Continuous Passive Motion (CPM) Therapy Experimental investigations in the 1970s provided the scientific basis for CPM treatment using motor-driven exercise equipment. Positive clinical experience, with this exciting therapeutic modality being well received by surgeons, therapists and patients, accelerated its widespread acceptance. Twenty-five years later, advances in technology and the extension of this form of post-surgical rehabilitation therapy to new indications and protocols demonstrate that CPM still plays an integral and significant role in orthopaedic recovery. For the patient, it is a valuable and well-tolerated method of rapidly restoring lost joint function, mobility and confidence.
It is important to review the key clinical outcomes from Professor Robert Salter’s pioneering animal work. He used rabbits with the following pathologies:
- Full thickness cartilage defects
- Acute septic arthritis
- Intra-articular fractures
- Partial thickness tendon lacerations
Rabbits with full thickness cartilage defects were divided into three treatment groups with therapy instituted immediately postoperatively as follows:
- Immobilisation with a cast
- Intermittent active motion (cage activity)
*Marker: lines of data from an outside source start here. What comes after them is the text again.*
--- config.mk ---
export PLATFORM = sky130hd
export DESIGN_NAME = gdda_ctrl
export DESIGN_NICKNAME = d
export VERILOG_FILES = /design/src/sv/gdda_pkg.sv /design/src/sv/gdda_ctrl.sv
export SDC_FILE = /design/constraint.sdc
export NUM_CORES = 1
export LEC_CHECK = 0
export ABC_AREA = 0
export BUFFER_PORTS_ARGS = -buffer_cell sky130_fd_sc_hd__buf_4
export CAP_MARGIN = 5
export CORE_AREA = 2 2 39 41
export DETAILED_ROUTE_END_ITERATION = 10
export DIE_AREA = 0 0 41 43
export GPL_TIMING_DRIVEN = 0
export PLACE_DENSITY_LB_ADDON = 0.3
export SLEW_MARGIN = 20
export SYNTH_ARGS = -nofsm -noshare
export SYNTH_HDL_FRONTEND = slang
export SYNTH_SLANG_ARGS = --single-unit
--- constraint.sdc ---
create_clock -name clk_i -period 1.95 [get_ports clk_i]
set_input_delay 0.0975 -clock clk_i [delete_from_list [all_inputs] [get_ports clk_i]]
set_output_delay 0.0975 -clock clk_i [all_outputs]
set_load 0.05 [all_outputs]
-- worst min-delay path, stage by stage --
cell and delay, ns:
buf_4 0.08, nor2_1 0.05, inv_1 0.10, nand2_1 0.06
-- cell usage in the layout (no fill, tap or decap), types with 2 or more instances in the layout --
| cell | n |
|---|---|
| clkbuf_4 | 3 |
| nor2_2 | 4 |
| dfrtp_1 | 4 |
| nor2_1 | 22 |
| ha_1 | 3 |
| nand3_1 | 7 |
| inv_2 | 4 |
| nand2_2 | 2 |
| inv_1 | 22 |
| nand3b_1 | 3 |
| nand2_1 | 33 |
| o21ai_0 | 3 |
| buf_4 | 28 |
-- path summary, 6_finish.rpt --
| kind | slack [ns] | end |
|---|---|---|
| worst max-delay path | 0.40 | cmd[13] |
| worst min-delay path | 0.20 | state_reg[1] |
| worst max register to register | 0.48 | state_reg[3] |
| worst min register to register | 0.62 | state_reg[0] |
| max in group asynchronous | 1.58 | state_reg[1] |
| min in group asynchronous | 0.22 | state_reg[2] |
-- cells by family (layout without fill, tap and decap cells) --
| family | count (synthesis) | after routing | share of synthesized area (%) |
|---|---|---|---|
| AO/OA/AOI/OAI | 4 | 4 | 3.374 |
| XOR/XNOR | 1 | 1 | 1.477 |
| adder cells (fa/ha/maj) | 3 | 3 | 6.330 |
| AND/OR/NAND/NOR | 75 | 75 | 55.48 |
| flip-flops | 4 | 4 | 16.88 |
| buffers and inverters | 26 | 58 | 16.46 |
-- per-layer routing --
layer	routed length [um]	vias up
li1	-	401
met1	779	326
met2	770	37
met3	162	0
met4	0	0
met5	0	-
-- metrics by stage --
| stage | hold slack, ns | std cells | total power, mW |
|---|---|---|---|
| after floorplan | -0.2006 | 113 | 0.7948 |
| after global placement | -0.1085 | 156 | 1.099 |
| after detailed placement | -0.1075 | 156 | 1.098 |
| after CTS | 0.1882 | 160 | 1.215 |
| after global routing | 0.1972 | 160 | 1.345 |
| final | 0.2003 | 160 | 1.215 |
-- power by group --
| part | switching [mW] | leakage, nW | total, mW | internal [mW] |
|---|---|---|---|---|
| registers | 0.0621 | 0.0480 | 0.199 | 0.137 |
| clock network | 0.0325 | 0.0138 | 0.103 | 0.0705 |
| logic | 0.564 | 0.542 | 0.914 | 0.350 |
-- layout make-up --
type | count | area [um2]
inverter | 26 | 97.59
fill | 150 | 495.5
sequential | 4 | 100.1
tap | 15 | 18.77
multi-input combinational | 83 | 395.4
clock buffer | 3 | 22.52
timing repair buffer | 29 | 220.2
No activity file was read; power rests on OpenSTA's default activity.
[src/rtl/core/bomm_decode.sv]
// Address decoder: maps one bus access to its store, register and side effects.
// Depends on bomm_pkg.
module bomm_decode #(
  parameter int unsigned BOOT_BYTES = bomm_pkg::BOOT_BYTES_DEF
) (
  input  logic [1:0]      op_i,
  input  bomm_pkg::addr_t addr_i,
  input  bomm_pkg::byte_t value_i,
  input  logic            boot_en_i,
  output bomm_pkg::dec_t  dec_o
);
  import bomm_pkg::*;

  logic boot_in_range;
  logic boot_window;
  logic is_io;
  logic reg_hit;
  reg_e reg_sel;

  assign boot_in_range = {1'b0, addr_i} < (ADDR_W+1)'(BOOT_BYTES);
  assign boot_window   = boot_en_i && (addr_i < ADDR_BOOT_END);
  assign is_io         = (addr_i >= ADDR_IO_BASE) && (addr_i <= ADDR_IO_LAST);

  always_comb begin
    reg_hit = 1'b1;
    reg_sel = REG_LCDC;
    unique case (addr_i)
      ADDR_LCDC: reg_sel = REG_LCDC;
      ADDR_STAT: reg_sel = REG_STAT;
      ADDR_SCY:  reg_sel = REG_SCY;
      ADDR_SCX:  reg_sel = REG_SCX;
      ADDR_WX:   reg_sel = REG_WX;
      ADDR_WY:   reg_sel = REG_WY;
      ADDR_IE:   reg_sel = REG_IE;
      default:   reg_hit = 1'b0;
    endcase
  end

  always_comb begin
    dec_o             = '0;
    dec_o.rd_src      = SRC_ZERO;
    dec_o.reg_sel     = reg_sel;
    unique case (op_e'(op_i))
      OP_READ: begin
        priority if (boot_window) begin
          dec_o.rd_src = boot_in_range ? SRC_BOOT : SRC_ZERO;
        end else if (reg_hit) begin
          dec_o.rd_src = SRC_REG;
        end else if (is_io) begin
          dec_o.rd_src = SRC_IO;
        end else begin
          dec_o.rd_src = SRC_MAIN;
        end
      end
      OP_WRITE: begin
        priority if (boot_en_i && (addr_i == ADDR_BOOT_OFF)) begin
          dec_o.boot_off = 1'b1;
        end else if (reg_hit) begin
          dec_o.reg_wr = 1'b1;
        end else if (is_io) begin
          dec_o.io_wr       = 1'b1;
          dec_o.div_clear   = (addr_i == ADDR_DIV);
          dec_o.io_byte     = dec_o.div_clear ? '0 : value_i;
          dec_o.latch_wr    = (addr_i == ADDR_SERIAL_DATA);
          dec_o.serial_fire = (addr_i == ADDR_SERIAL_CTRL) && value_i[SERIAL_START_BIT];
        end else begin
          dec_o.main_wr = 1'b1;
        end
      end
      OP_LOAD: begin
        dec_o.boot_wr = boot_in_range;
      end
      OP_NONE: begin
      end
      default: begin
      end
    endcase
  end

endmodule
- Continuous passive motion
Conclusions
- The immobilised group showed healing characterised by the formation of fibrous tissue and many joint adhesions.
- The cage activity group showed imperfect healing characterised by a combination of fibrous tissue and poorly differentiated cartilage.
- The CPM group showed healing through formation of new hyaline-like cartilage occurring in one half of the defects within four weeks. CPM did not harm intact, normal living articular cartilage in rabbits.